At any rate, this deal would value AspenTech at $15 billion.
Why buy the rest of AspenTech rather than continue as things are now? Emerson CEO Lal Karsanbhai said, “Since completing our initial investment in 2022, our partnership with AspenTech has … advanced our capabilities in software-defined control. The strategic and operating success of our partnership with AspenTech over the last two years gives us confidence that the time is right to bring Emerson and AspenTech together. As one company, with shared priorities and investment, we will be even better positioned for growth, margin expansion and shareholder value creation.”
The press release, which also detailed other changes Emerson wants to make as it continues to reinvent itself as a technology leader focusing on industrial automation, said that the “combination of Emerson and AspenTech …
Accelerates Realization of Software-Defined Control: Developments over the last 3 years have proven the value and feasibility of software-defined control. A single integrated organization would benefit Emerson as it designs seamless hardware plus software solutions for its customers.

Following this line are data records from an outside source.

Background: an optimization exercise with open tools, aiming at small area, a short achievable clock period and few clock cycles. Do not read the settings as production practice.
The RTL was checked by simulation tests, not by an equivalence proof against the original design.

==> flow/design.v <==
module scn_digest (
    input  wire         clk,
    input  wire         rst,
    input  wire         in_valid,
    output wire         in_ready,
    input  wire [255:0] in_data,
    input  wire         in_last,
    output reg          out_valid,
    output wire [383:0] out_digest
);
    localparam [63:0] IV0 = 64'hcbbb9d5dc1059ed8;
    localparam [63:0] IV1 = 64'h629a292a367cd507;
    localparam [63:0] IV2 = 64'h9159015a3070dd17;
    localparam [63:0] IV3 = 64'h152fecd8f70e5939;
    localparam [63:0] IV4 = 64'h67332667ffc00b31;
    localparam [63:0] IV5 = 64'h8eb44a8768581511;
    localparam [63:0] IV6 = 64'hdb0c2e0d64f98fa7;
    localparam [63:0] IV7 = 64'h47b5481dbefa4fa4;
    function [63:0] rotr(input [63:0] x, input integer n);
        rotr = (x >> n) | (x << (64 - n));
    endfunction
    function [63:0] be_word(input [255:0] dsc, input integer k);
        integer m;
        begin
            for (m = 0; m < 8; m = m + 1)
                be_word[63 - 8 * m -: 8] = dsc[64 * k + 8 * m +: 8];
        end
    endfunction
    reg  [6:0]  r;             
    reg         idle;          
    reg         fin;           
    reg         first;         
    reg         nxt;           
    reg         ended;         
    reg         padded;        
    reg  [23:0] cnt;           
    reg  [1023:0] w;           
    reg  [63:0] a, b, c, d, e, f, g, h;
    reg  [63:0] hkw;           
    reg  [63:0] H0, H1, H2, H3, H4, H5, H6, H7;
    wire r77 = (r == 7'd77);
    wire r78 = (r == 7'd78);
    wire r79 = (r == 7'd79);
    wire slot = r78 | (r == 7'd2) | (r == 7'd6) | (r == 7'd10);
    wire k3   = (r == 7'd10);
    wire tail = r77 | r78 | r79;
    wire pad_slot = ended & ~(r78 & fin);
    assign in_ready = slot & ~pad_slot;
    wire opt_take = r78 & fin & ~idle;
    wire take = in_ready & in_valid;
    wire adv  = ~(in_ready & ~in_valid & ~opt_take);
    wire [63:0] S0  = rotr(a, 28) ^ rotr(a, 34) ^ rotr(a, 39);
    wire [63:0] S1  = rotr(e, 14) ^ rotr(e, 18) ^ rotr(e, 41);
    wire [63:0] ch  = (e & f) ^ (~e & g);
    wire [63:0] maj = (a & b) ^ (a & c) ^ (b & c);
    wire [63:0] hs0 = first ? IV0 : H0;
    wire [63:0] hs4 = first ? IV4 : H4;
    wire [63:0] h0m = r79 ? hs0 : 64'd0;
    wire [63:0] h4m = r79 ? hs4 : 64'd0;
    wire [63:0] e_s1 = d ^ hkw ^ h4m;
    wire [63:0] e_c1 = ((d & hkw) | (d & h4m) | (hkw & h4m)) << 1;
    wire [63:0] e_s2 = e_s1 ^ e_c1 ^ S1;
    wire [63:0] e_c2 = ((e_s1 & e_c1) | (e_s1 & S1) | (e_c1 & S1)) << 1;
    wire [63:0] e_s3 = e_s2 ^ e_c2 ^ ch;
    wire [63:0] e_c3 = ((e_s2 & e_c2) | (e_s2 & ch) | (e_c2 & ch)) << 1;
    wire [63:0] e_new = e_s3 + e_c3;
    wire [63:0] a_s1 = S1 ^ ch ^ S0;
    wire [63:0] a_c1 = ((S1 & ch) | (S1 & S0) | (ch & S0)) << 1;
    wire [63:0] a_s2 = hkw ^ h0m ^ maj;
    wire [63:0] a_c2 = ((hkw & h0m) | (hkw & maj) | (h0m & maj)) << 1;
    wire [63:0] a_s3 = a_s1 ^ a_c1 ^ a_s2;
    wire [63:0] a_c3 = ((a_s1 & a_c1) | (a_s1 & a_s2) | (a_c1 & a_s2)) << 1;
    wire [63:0] a_s4 = a_s3 ^ a_c3 ^ a_c2;
    wire [63:0] a_c4 = ((a_s3 & a_c3) | (a_s3 & a_c2) | (a_c3 & a_c2)) << 1;
    wire [63:0] a_new = a_s4 + a_c4;
    wire [63:0] ha_raw = r77 ? H3 : r78 ? H2 : H1;
    wire [63:0] ha_iv  = r77 ? IV3 : r78 ? IV2 : IV1;
    wire [63:0] ha_sum = (first ? ha_iv : ha_raw) + a;
    wire [63:0] he_raw = r77 ? H7 : r78 ? H6 : H5;
    wire [63:0] he_iv  = r77 ? IV7 : r78 ? IV6 : IV5;
    wire [63:0] he_op  = first ? he_iv : he_raw;
    wire [63:0] ws1 = rotr(w[959:896], 19) ^ rotr(w[959:896], 61) ^ (w[959:896] >> 6);
    wire [63:0] ws0 = rotr(w[127:64], 1) ^ rotr(w[127:64], 8) ^ (w[127:64] >> 7);
    wire [63:0] q0 = tail ? e     : ws1;
    wire [63:0] q1 = tail ? he_op : w[639:576];
    wire [63:0] q2 = tail ? 64'd0 : ws0;
    wire [63:0] q3 = tail ? 64'd0 : w[63:0];
    wire [63:0] q_s1 = q0 ^ q1 ^ q2;
    wire [63:0] q_c1 = ((q0 & q1) | (q0 & q2) | (q1 & q2)) << 1;
    wire [63:0] q_s2 = q_s1 ^ q_c1 ^ q3;
    wire [63:0] q_c2 = ((q_s1 & q_c1) | (q_s1 & q3) | (q_c1 & q3)) << 1;
    wire [63:0] wn = q_s2 + q_c2;
    reg  [63:0] k_nx;
    always @(*) begin
        case (r)
            7'd0: k_nx = 64'h7137449123ef65cd;
            7'd1: k_nx = 64'hb5c0fbcfec4d3b2f;
            7'd2: k_nx = 64'he9b5dba58189dbbc;
            7'd3: k_nx = 64'h3956c25bf348b538;
            7'd4: k_nx = 64'h59f111f1b605d019;
            7'd5: k_nx = 64'h923f82a4af194f9b;
            7'd6: k_nx = 64'hab1c5ed5da6d8118;
            7'd7: k_nx = 64'hd807aa98a3030242;
            7'd8: k_nx = 64'h12835b0145706fbe;
            7'd9: k_nx = 64'h243185be4ee4b28c;
            7'd10: k_nx = 64'h550c7dc3d5ffb4e2;
            7'd11: k_nx = 64'h72be5d74f27b896f;
            7'd12: k_nx = 64'h80deb1fe3b1696b1;
            7'd13: k_nx = 64'h9bdc06a725c71235;
            7'd14: k_nx = 64'hc19bf174cf692694;
            7'd15: k_nx = 64'he49b69c19ef14ad2;
            7'd16: k_nx = 64'hefbe4786384f25e3;
            7'd17: k_nx = 64'h0fc19dc68b8cd5b5;
            7'd18: k_nx = 64'h240ca1cc77ac9c65;
            7'd19: k_nx = 64'h2de92c6f592b0275;
            7'd20: k_nx = 64'h4a7484aa6ea6e483;
            7'd21: k_nx = 64'h5cb0a9dcbd41fbd4;
            7'd22: k_nx = 64'h76f988da831153b5;
            7'd23: k_nx = 64'h983e5152ee66dfab;
            7'd24: k_nx = 64'ha831c66d2db43210;
            7'd25: k_nx = 64'hb00327c898fb213f;
            7'd26: k_nx = 64'hbf597fc7beef0ee4;
            7'd27: k_nx = 64'hc6e00bf33da88fc2;
            7'd28: k_nx = 64'hd5a79147930aa725;
            7'd29: k_nx = 64'h06ca6351e003826f;
            7'd30: k_nx = 64'h142929670a0e6e70;
            7'd31: k_nx = 64'h27b70a8546d22ffc;
            7'd32: k_nx = 64'h2e1b21385c26c926;
            7'd33: k_nx = 64'h4d2c6dfc5ac42aed;
            7'd34: k_nx = 64'h53380d139d95b3df;
            7'd35: k_nx = 64'h650a73548baf63de;
            7'd36: k_nx = 64'h766a0abb3c77b2a8;
            7'd37: k_nx = 64'h81c2c92e47edaee6;
            7'd38: k_nx = 64'h92722c851482353b;
            7'd39: k_nx = 64'ha2bfe8a14cf10364;
            7'd40: k_nx = 64'ha81a664bbc423001;
            7'd41: k_nx = 64'hc24b8b70d0f89791;
            7'd42: k_nx = 64'hc76c51a30654be30;
            7'd43: k_nx = 64'hd192e819d6ef5218;
            7'd44: k_nx = 64'hd69906245565a910;
            7'd45: k_nx = 64'hf40e35855771202a;
            7'd46: k_nx = 64'h106aa07032bbd1b8;
            7'd47: k_nx = 64'h19a4c116b8d2d0c8;
            7'd48: k_nx = 64'h1e376c085141ab53;
            7'd49: k_nx = 64'h2748774cdf8eeb99;
            7'd50: k_nx = 64'h34b0bcb5e19b48a8;
            7'd51: k_nx = 64'h391c0cb3c5c95a63;
            7'd52: k_nx = 64'h4ed8aa4ae3418acb;
            7'd53: k_nx = 64'h5b9cca4f7763e373;
            7'd54: k_nx = 64'h682e6ff3d6b2b8a3;
            7'd55: k_nx = 64'h748f82ee5defb2fc;
            7'd56: k_nx = 64'h78a5636f43172f60;
            7'd57: k_nx = 64'h84c87814a1f0ab72;
            7'd58: k_nx = 64'h8cc702081a6439ec;
            7'd59: k_nx = 64'h90befffa23631e28;
            7'd60: k_nx = 64'ha4506cebde82bde9;
            7'd61: k_nx = 64'hbef9a3f7b2c67915;
            7'd62: k_nx = 64'hc67178f2e372532b;
            7'd63: k_nx = 64'hca273eceea26619c;
            7'd64: k_nx = 64'hd186b8c721c0c207;
            7'd65: k_nx = 64'heada7dd6cde0eb1e;
            7'd66: k_nx = 64'hf57d4f7fee6ed178;
            7'd67: k_nx = 64'h06f067aa72176fba;
            7'd68: k_nx = 64'h0a637dc5a2c898a6;
            7'd69: k_nx = 64'h113f9804bef90dae;
            7'd70: k_nx = 64'h1b710b35131c471b;
            7'd71: k_nx = 64'h28db77f523047d84;
            7'd72: k_nx = 64'h32caab7b40c72493;
            7'd73: k_nx = 64'h3c9ebe0a15c9bebc;
            7'd74: k_nx = 64'h431d67c49c100d4c;
            7'd75: k_nx = 64'h4cc5d4becb3e42b6;
            7'd76: k_nx = 64'h597f299cfc657e2a;
            7'd77: k_nx = 64'h5fcb6fab3ad6faec;
            7'd78: k_nx = 64'h6c44198c4a475817;
            7'd79: k_nx = 64'h428a2f98d728ae22;
            default: k_nx = 64'h0;
        endcase
    end
    wire [63:0] hn  = r79 ? (fin ? IV7 : H7) : g;
    wire [63:0] wnx = w[831:768];
    wire [63:0] k_s = hn ^ k_nx ^ wnx;
    wire [63:0] k_c = ((hn & k_nx) | (hn & wnx) | (k_nx & wnx)) << 1;
    wire [63:0] hkw_new = k_s + k_c;
    wire [63:0] ld0 = pad_slot ? (padded ? 64'd0 : 64'h8000000000000000) : be_word(in_data, 0);
    wire [63:0] ld1 = pad_slot ? 64'd0 : be_word(in_data, 1);
    wire [63:0] ld2 = pad_slot ? 64'd0 : be_word(in_data, 2);
    wire [63:0] ld3 = pad_slot ? (k3 ? {32'd0, cnt, 8'd0} : 64'd0) : be_word(in_data, 3);
    always @(posedge clk) begin
        if (adv) begin
            if (slot) begin
                w[767:0]    <= w[831:64];
                w[831:768]  <= ld0;
                w[895:832]  <= ld1;
                w[959:896]  <= ld2;
                w[1023:960] <= ld3;
            end else begin
                w[959:0]    <= w[1023:64];
                w[1023:960] <= wn;
            end
            hkw <= hkw_new;
            if (r79) begin
                a <= fin ? IV0 : a_new;
                b <= fin ? IV1 : ha_sum;
                c <= fin ? IV2 : H2;
                d <= fin ? IV3 : H3;
                e <= fin ? IV4 : e_new;
                f <= fin ? IV5 : wn;
                g <= fin ? IV6 : H6;
                h <= fin ? IV7 : H7;
            end else begin
                a <= a_new; b <= a; c <= b; d <= c;
                e <= e_new; f <= e; g <= f; h <= g;
            end
            if (r77) begin H3 <= ha_sum; H7 <= wn; end
            if (r78) begin H2 <= ha_sum; H6 <= wn; end
            if (r79) begin H1 <= ha_sum; H5 <= wn; H0 <= a_new; H4 <= e_new; end
        end
    end
    always @(posedge clk) begin
        if (rst) begin
            r         <= 7'd78;
            idle      <= 1'b1;
            fin       <= 1'b1;
            first     <= 1'b1;
            nxt       <= 1'b0;
            ended     <= 1'b0;
            padded    <= 1'b0;
            cnt       <= 24'd0;
            out_valid <= 1'b0;
        end else begin
            out_valid <= 1'b0;
            if (adv) begin
                r <= r + 7'd1;
                if (take) begin
                    cnt   <= (r78 & fin) ? 24'd1 : cnt + 24'd1;
                    ended <= in_last;
                end
                if (slot & pad_slot)
                    padded <= 1'b1;
                if (r78) begin
                    nxt <= ~fin | take;
                    if (fin) begin
                        padded <= 1'b0;
                        if (!take) begin
                            cnt   <= 24'd0;
                            ended <= 1'b0;
                        end
                    end
                end
                if (k3)
                    fin <= ended;
                if (r79) begin
                    out_valid <= fin & ~idle;
                    if (nxt) begin
                        r     <= 7'd0;
                        idle  <= 1'b0;
                        first <= fin;
                        fin   <= 1'b0;
                    end else begin
                        r     <= 7'd78;
                        idle  <= 1'b1;
                    end
                end
            end
        end
    end
    genvar gi;
    generate
        for (gi = 0; gi < 8; gi = gi + 1) begin : g_dig
            assign out_digest[      8 * gi +: 8] = H0[63 - 8 * gi -: 8];
            assign out_digest[ 64 + 8 * gi +: 8] = H1[63 - 8 * gi -: 8];
            assign out_digest[128 + 8 * gi +: 8] = H2[63 - 8 * gi -: 8];
            assign out_digest[192 + 8 * gi +: 8] = H3[63 - 8 * gi -: 8];
            assign out_digest[256 + 8 * gi +: 8] = H4[63 - 8 * gi -: 8];
            assign out_digest[320 + 8 * gi +: 8] = H5[63 - 8 * gi -: 8];
        end
    endgenerate
endmodule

Enhances Alignment Between Emerson and AspenTech for Additional Synergy Realization: As a single company leveraging the proven Emerson Management System, there will be opportunities for immediate additional cost efficiencies from the transaction. Commercially, the proposed transaction drives greater alignment, collaboration and integration, to allow Emerson and AspenTech to invest, innovate and cross-sell more effectively and drive further sales synergies over time.
Strengthens Combined Automation Software Offering: As a single integrated business, Emerson will have a highly differentiated automation software business globally with software addressing the entire lifecycle of automating complex operations, from design and engineering to production and asset optimization.“
See the full press release for more details.

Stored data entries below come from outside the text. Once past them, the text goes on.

Context: an optimization exercise on an open-source flow, tuned for small area, a short achievable clock period and few clock cycles per item. The choices shown serve that exercise and are no tape-out recipe. At most, simulation tests tie the RTL to the original design; equivalence was not proved.

==> inputs of build 23 <==
==> flow/design.v (excerpt) <==
module rail_loop (
    input  wire        clk,
    input  wire        rst,           
    input  wire        cfg_we,
    input  wire [5:0]  cfg_addr,
    input  wire [31:0] cfg_wdata,
    input  wire        start,
    input  wire [31:0] i_k,           
    input  wire [31:0] i_sum,         
    output wire        ready,
    output reg         done,
    output reg  [31:0] c_out,         
    output reg  [15:0] insertion,     
    output reg  [3:0]  flags          
);
    localparam [31:0] SAT     = 32'h49742400;    
    localparam [31:0] DELTA   = 32'h3D4CCCCD;    
    localparam [31:0] L_RESET = 32'h42700000;    
    localparam [5:0] A_SECTIONS = 6'd40;
    localparam [5:0] A_LIMIT    = 6'd41;
    localparam [5:0] A_SLEW     = 6'd42;
    localparam [5:0] A_SHARE    = 6'd43;
    localparam [5:0] A_ENABLE   = 6'd44;
    localparam [1:0] S_IDLE = 2'd0,
                     S_P1   = 2'd1,
                     S_P2   = 2'd2,
                     S_LOOP = 2'd3;
    reg  [31:0] coef [0:39];
    reg  [39:0] cv;                   
    reg  [3:0]  sections;
    reg  [31:0] out_limit;
    reg  [31:0] out_slew;
    reg  [31:0] share;
  ...
Settings: LEC_CHECK=0, CAP_MARGIN=20, CORE_MARGIN=2, CORE_UTILIZATION=40, SLEW_MARGIN=20; clock period 17.0 ns.
standard.sh (not shown) runs the stock make flow with config.mk's settings and CLKGATE_MAP_FILE= SYNTH_SCRIPT=/design/flow/synth_recipe.tcl, a recipe that flattens the netlist after the stock synthesis.
==> flow/flow/run.sh <==
#!/bin/bash
# Standard layout, with timing repair aimed at a tighter setup margin than
# the default so that the achieved period shrinks (the SDC is unchanged).
set -euo pipefail
export SETUP_SLACK_MARGIN=9
bash standard.sh finish > flow_make.log 2>&1
==> build 17 (differences from build 23) <==
--- a/flow/design.v
+++ b/flow/design.v
@@ -3243,14 +3243,16 @@
   assign rb = {1'b0, pp576, s1587, s1585, s1583, s1581, s1579, s1577, s1575, s1573, s1571, s1569, s1567, s1565, s1563, s1561, s1559, s1557, s1555, s1553, s1551, s1549, s1547, s1545, s1543, s1541, s1539, s1537, s1535, s1533, s1531, s1529, s1527, s1525, s1523, s1521, s1519, s1517, s1515, s1513, s1511, s1509, s1507, s1505, s1503, pp49, pp25, 1'b0};
 endmodule
 module fp32_add (
     input  wire [31:0] a,
     input  wire [31:0] b,
     input  wire        sub,
+    input  wire        lim,
     output reg  [31:0] y,
-    output reg         nonfinite
+    output reg         nonfinite,
+    output reg         over
 );
     localparam [30:0] SAT_MAG = 31'h49742400;
     wire [31:0] bb = {b[31] ^ sub, b[30:0]};
     wire [7:0]  ea = a[30:23];
     wire [7:0]  eb = bb[30:23];
     wire        za = (ea == 8'd0);
@@ -3290,47 +3292,60 @@
     wire [23:0] mB = sf[26:3];
     wire        gB = sf[2];
     wire        sB = sf[1] | sf[0];
     wire [23:0] mC = sf[25:2];
     wire        gC = sf[1];
     wire        sC = sf[0];
-    wire [24:0] pA = {1'b0, mA} + 25'd1;
-    wire [24:0] pB = {1'b0, mB} + 25'd1;
-    wire [24:0] pC = {1'b0, mC} + 25'd1;
+    wire [22:0] pA = mA[22:0] + 23'd1;
+    wire [22:0] pB = mB[22:0] + 23'd1;
+    wire [22:0] pC = mC[22:0] + 23'd1;
     wire        iA = gA & (sA | mA[0]);
     wire        iB = gB & (sB | mB[0]);
     wire        iC = gC & (sC | mC[0]);
+    wire        cA = iA & (&mA);                   
+    wire        cB = iB & (&mB);
+    wire        cC = iC & (&mC);
+    localparam [22:0] SAT_F = 23'h742400;
+    wire        gtA = (mA[22:0] > SAT_F), geA = (mA[22:0] >= SAT_F);
+    wire        gtB = (mB[22:0] > SAT_F), geB = (mB[22:0] >= SAT_F);
+    wire        gtC = (mC[22:0] > SAT_F), geC = (mC[22:0] >= SAT_F);
+    wire [8:0]  el_m1 = {1'b0, el} - 9'd1;
+    wire [8:0]  el_p1 = {1'b0, el} + 9'd1;
+    wire [8:0]  el_p2 = {1'b0, el} + 9'd2;
+    localparam [7:0] SAT_E = 8'h92;
+    wire        ovA  = (el >= 8'd254), ovAc = (el >= 8'd253);
+    wire        ovB  = (el == 8'd255), ovBc = (el >= 8'd254);
+    wire        ovC  = 1'b0,           ovCc = (el == 8'd255);
+    wire        unC  = (el <= 8'd1);
+    wire        xA_gt = (el_p1 > {1'b0, SAT_E}), xA_eq = (el_p1 == {1'b0, SAT_E}), xAc_gt = (el_p2 > {1'b0, SAT_E});
+    wire        xB_gt = (el > SAT_E),            xB_eq = (el == SAT_E),            xBc_gt = (el_p1 > {1'b0, SAT_E});
+    wire        xC_gt = (el_m1 > {1'b0, SAT_E}), xC_eq = (el_m1 == {1'b0, SAT_E}), xCc_gt = (el > SAT_E);
+    reg  [7:0]  efx;
     reg  [22:0] ff;
-    reg         cy;
+    reg         fovf, funf, fover;
     always @* begin
         if (f_up) begin
-            ff = iA ? pA[22:0] : mA[22:0];
-            cy = iA & pA[24];
+            efx   = cA ? el_p2[7:0] : el_p1[7:0];
+            ff    = cA ? 23'd0 : (iA ? pA : mA[22:0]);
+            fovf  = cA ? ovAc : ovA;
+            funf  = 1'b0;
+            fover = cA ? xAc_gt : (xA_gt | (xA_eq & (iA ? geA : gtA)));
         end else if (f_dn) begin
-            ff = iC ? pC[22:0] : mC[22:0];
-            cy = iC & pC[24];
+            efx   = cC ? el : el_m1[7:0];
+            ff    = cC ? 23'd0 : (iC ? pC : mC[22:0]);
+            fovf  = cC ? ovCc : ovC;
+            funf  = cC ? 1'b0 : unC;
+            fover = cC ? xCc_gt : (xC_gt | (xC_eq & (iC ? geC : gtC)));
         end else begin
-            ff = iB ? pB[22:0] : mB[22:0];
-            cy = iB & pB[24];
+            efx   = cB ? el_p1[7:0] : el;
+            ff    = cB ? 23'd0 : (iB ? pB : mB[22:0]);
+            fovf  = cB ? ovBc : ovB;
+            funf  = 1'b0;
+            fover = cB ? xBc_gt : (xB_gt | (xB_eq & (iB ? geB : gtB)));
         end
     end
-    wire [8:0]  el_m1 = {1'b0, el} - 9'd1;
-    wire [8:0]  el_p1 = {1'b0, el} + 9'd1;
-    wire [8:0]  el_p2 = {1'b0, el} + 9'd2;
-    reg  [7:0]  efx;
-    reg         fovf, funf;
-    always @* begin
-        case ({f_up, f_dn, cy})
-            3'b100:  begin efx = el_p1[7:0]; fovf = (el >= 8'd254); funf = 1'b0; end
-            3'b101:  begin efx = el_p2[7:0]; fovf = (el >= 8'd253); funf = 1'b0; end
-            3'b010:  begin efx = el_m1[7:0]; fovf = 1'b0;           funf = (el <= 8'd1); end
-            3'b011:  begin efx = el;         fovf = (el == 8'd255); funf = 1'b0; end
-            3'b001:  begin efx = el_p1[7:0]; fovf = (el >= 8'd254); funf = 1'b0; end
-            default: begin efx = el;         fovf = (el == 8'd255); funf = 1'b0; end
-        endcase
-    end
     wire        sw  = (a[30:0] < bb[30:0]);
     wire [7:0]  eln = sw ? eb : ea;
     wire        sln = sw ? bb[31] : a[31];
     wire [23:0] mln = sw ? mb : ma;
     wire [23:0] msn = sw ? ma : mb;
     wire        d0  = (ea == eb);
@@ -3338,31 +3353,41 @@
     wire [5:0]  lz;
     lzc32 u_lz (.x({sn, 7'h40}), .n(lz));
     wire [24:0] nn  = sn << lz[4:0];
     wire [8:0]  en  = {1'b0, eln} - {3'd0, lz};
     wire        nunf = en[8] || (en[7:0] == 8'd0);
     wire        near = eff_sub && (d[7:1] == 7'd0) && !sn[24];
+    wire        ova = (a[30:0] > SAT_MAG);
+    wire        ovb = (bb[30:0] > SAT_MAG);
+    wire        nover = ({en[7:0], nn[23:1]} > SAT_MAG);
     always @* begin
         nonfinite = 1'b0;
+        over      = 1'b0;
         if (za && zb)
             y = {a[31] & bb[31], 31'd0};
-        else if (za)
-            y = bb;
-        else if (zb)
-            y = a;
-        else if (eff_sub && same)
+        else if (za) begin
+            over = ovb;
+            y = (lim && ovb) ? {bb[31], SAT_MAG} : bb;
+        end else if (zb) begin
+            over = ova;
+            y = (lim && ova) ? {a[31], SAT_MAG} : a;
+        end else if (eff_sub && same)
             y = 32'd0;
-        else if (near)
-            y = nunf ? {sln, 31'd0} : {sln, en[7:0], nn[23:1]};
-        else if (fovf) begin
+        else if (near) begin
+            over = !nunf && nover;
+            y = nunf ? {sln, 31'd0} : ((lim && nover) ? {sln, SAT_MAG} : {sln, en[7:0], nn[23:1]});
+        end else if (fovf) begin
             y = {sl, SAT_MAG};
             nonfinite = 1'b1;
         end else if (funf)
             y = {sl, 31'd0};
-        else
-            y = {sl, efx, ff};
+        else begin
+            over = fover;
+            y = (lim && fover) ? {sl, SAT_MAG} : {sl, efx, ff};
+        end
+        over = over & lim;
     end
 endmodule
 module lzc32 (
     input  wire [31:0] x,
     output wire [5:0]  n
 );
@@ -3509,21 +3534,19 @@
     wire        m1_nf, m2_nf, m3_nf;
     fp32_mul u_mul1 (.a(ca1), .b(y),   .y(m1_y), .nonfinite(m1_nf));
     fp32_mul u_mul2 (.a(ca2), .b(y),   .y(m2_y), .nonfinite(m2_nf));
     fp32_mul u_mul3 (.a(ca3), .b(yb3), .y(m3_y), .nonfinite(m3_nf));
     wire        a1_sub = (state == S_P2);
     wire [31:0] a1_y;
-    wire        a1_nf;
-    fp32_add u_add1 (.a(sa), .b(sb), .sub(a1_sub), .y(a1_y), .nonfinite(a1_nf));
+    wire        a1_nf, a1_over;
+    fp32_add u_add1 (.a(sa), .b(sb), .sub(a1_sub), .lim(state == S_LOOP),
+                     .y(a1_y), .nonfinite(a1_nf), .over(a1_over));
     wire [31:0] a2_y;
-    wire        a2_nf;
-    fp32_add u_add2 (.a(a2a), .b(a2b), .sub(a2s), .y(a2_y), .nonfinite(a2_nf));
-    wire        a1_over = (a1_y[30:0] > SAT[30:0]);
-    wire [31:0] a1_lim  = a1_over ? {a1_y[31], SAT[30:0]} : a1_y;
-    wire        a2_over = (a2_y[30:0] > SAT[30:0]);
-    wire [31:0] a2_lim  = a2_over ? {a2_y[31], SAT[30:0]} : a2_y;
+    wire        a2_nf, a2_over;
+    fp32_add u_add2 (.a(a2a), .b(a2b), .sub(a2s), .lim(in_e),
+                     .y(a2_y), .nonfinite(a2_nf), .over(a2_over));
     wire [31:0] yu   = (n == 4'd0 || y[30:0] == 31'd0) ? 32'd0 : y;    
     wire signed [32:0] k_u   = yu[31]     ? -$signed({2'b00, yu[30:0]})     : $signed({2'b00, yu[30:0]});
     wire signed [32:0] k_lo  = lo[31]     ? -$signed({2'b00, lo[30:0]})     : $signed({2'b00, lo[30:0]});
     wire signed [32:0] k_hi  = hi[31]     ? -$signed({2'b00, hi[30:0]})     : $signed({2'b00, hi[30:0]});
     wire signed [32:0] k_lp  = $signed({2'b00, out_limit[30:0]});
     wire signed [32:0] k_ln  = -$signed({2'b00, out_limit[30:0]});
@@ -3627,24 +3650,24 @@
         end else if (state == S_P2) begin
             y   <= a1_y;
             yb3 <= a1_y;
             x_nz  <= (a1_y[30:0] != 31'd0);
             x_pos <= !a1_y[31] && (a1_y[30:0] != 31'd0);
         end else if (in_o && i_lt_n) begin
-            y   <= a1_lim;
-            yb3 <= a1_lim;
+            y   <= a1_y;
+            yb3 <= a1_y;
         end
         if (state == S_P1)
             lo <= a2_y;
         if (state == S_P2)
             hi <= a2_y;
         if (in_e && i_ge2) begin
             for (j = 0; j < 8; j = j + 1)
                 if (j == idx - 4'd2) begin
-                    s1n[j] <= a1_lim;
-                    s2n[j] <= a2_lim;
+                    s1n[j] <= a1_y;
+                    s2n[j] <= a2_y;
                 end
         end
         if (post) begin
             c    <= c_s;
             disc <= disc_v;
         end
==> notes <==
Sequential share of layout area: build 17 is lower than build 23 (1.0 points). Setup slack: build 23 is worse than build 17 (0.92 ns). Against build 17, the critical path depth of build 23 is higher by 4. In build 23 the hold slack is higher than in build 17, by 0.0096 ns.
Testbench counts of build 17, summed over its fixed seeds: cycles 43,645, ticks 2,880.
No functional check of the RTL was part of build 23.

==> separate check: timing with driven ports <==
How much do the figures lean on ideal ports? The routed layouts below were timed once more, with nothing changed but the port constraints.
Step 1 (the two cells are an assumption about what drives the block):
set clk [get_ports {clk}]
set_driving_cell -lib_cell sky130_fd_sc_hd__clkbuf_16 $clk
set_driving_cell -lib_cell sky130_fd_sc_hd__buf_2 [delete_from_list [all_inputs] $clk]
Step 2, shift: input delay + t, output delay - t, t = (earliest + latest rising clock arrival at the registers) / 2. This alone moves slack from input paths to output paths.
Slacks: no drivers / after step 1 / after step 2; pairs: no drivers / after step 1.
run | shift t [ns] | slack for setup (ns) | worst register clock-pin slew, ns
build 23 | 1.086 | 5.585 / 5.585 / 5.585 | 0.07 / 0.07
build 17 | 1.054 | 6.506 / 6.506 / 6.506 | 0.09 / 0.09
After both steps setup and hold are still met in every run listed.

What happens next? Emerson said it delivered its proposal in a letter to AspenTech’s Board of Directors but clarified that it “does not create any binding legal obligation between Emerson and AspenTech unless and until mutually acceptable definitive transaction documents are executed.” In other words, they need to see how AspenTech and its shareholders feel about this –though it can’t really be a surprise to anyone; the price being is the only real uncertainty. If ApenTech’s board approves and then a majority of shareholders vote for the deal, then the share purchases would start. No timeline is given in the announcement. Interestingly, given other recent news, regulatory and other approvals were not mentioned. Perhaps because Emerson already owns a majority of AspenTech? Not sure.
My take? Not a surprise at all. The uncertainty unsettled many AspenTech customers, and this should provide some clarity — though, of course, all the words above about synergies and alignments carry their own baggage, leaving the door open for changes in the long-time engineering products they rely upon.
But of course, another takeaway is that these PLMish technologies are so baked into their customers’ processes that they are almost irreplaceable. That makes them an incredibly valuable asset in any portfolio — and the consolidation continues.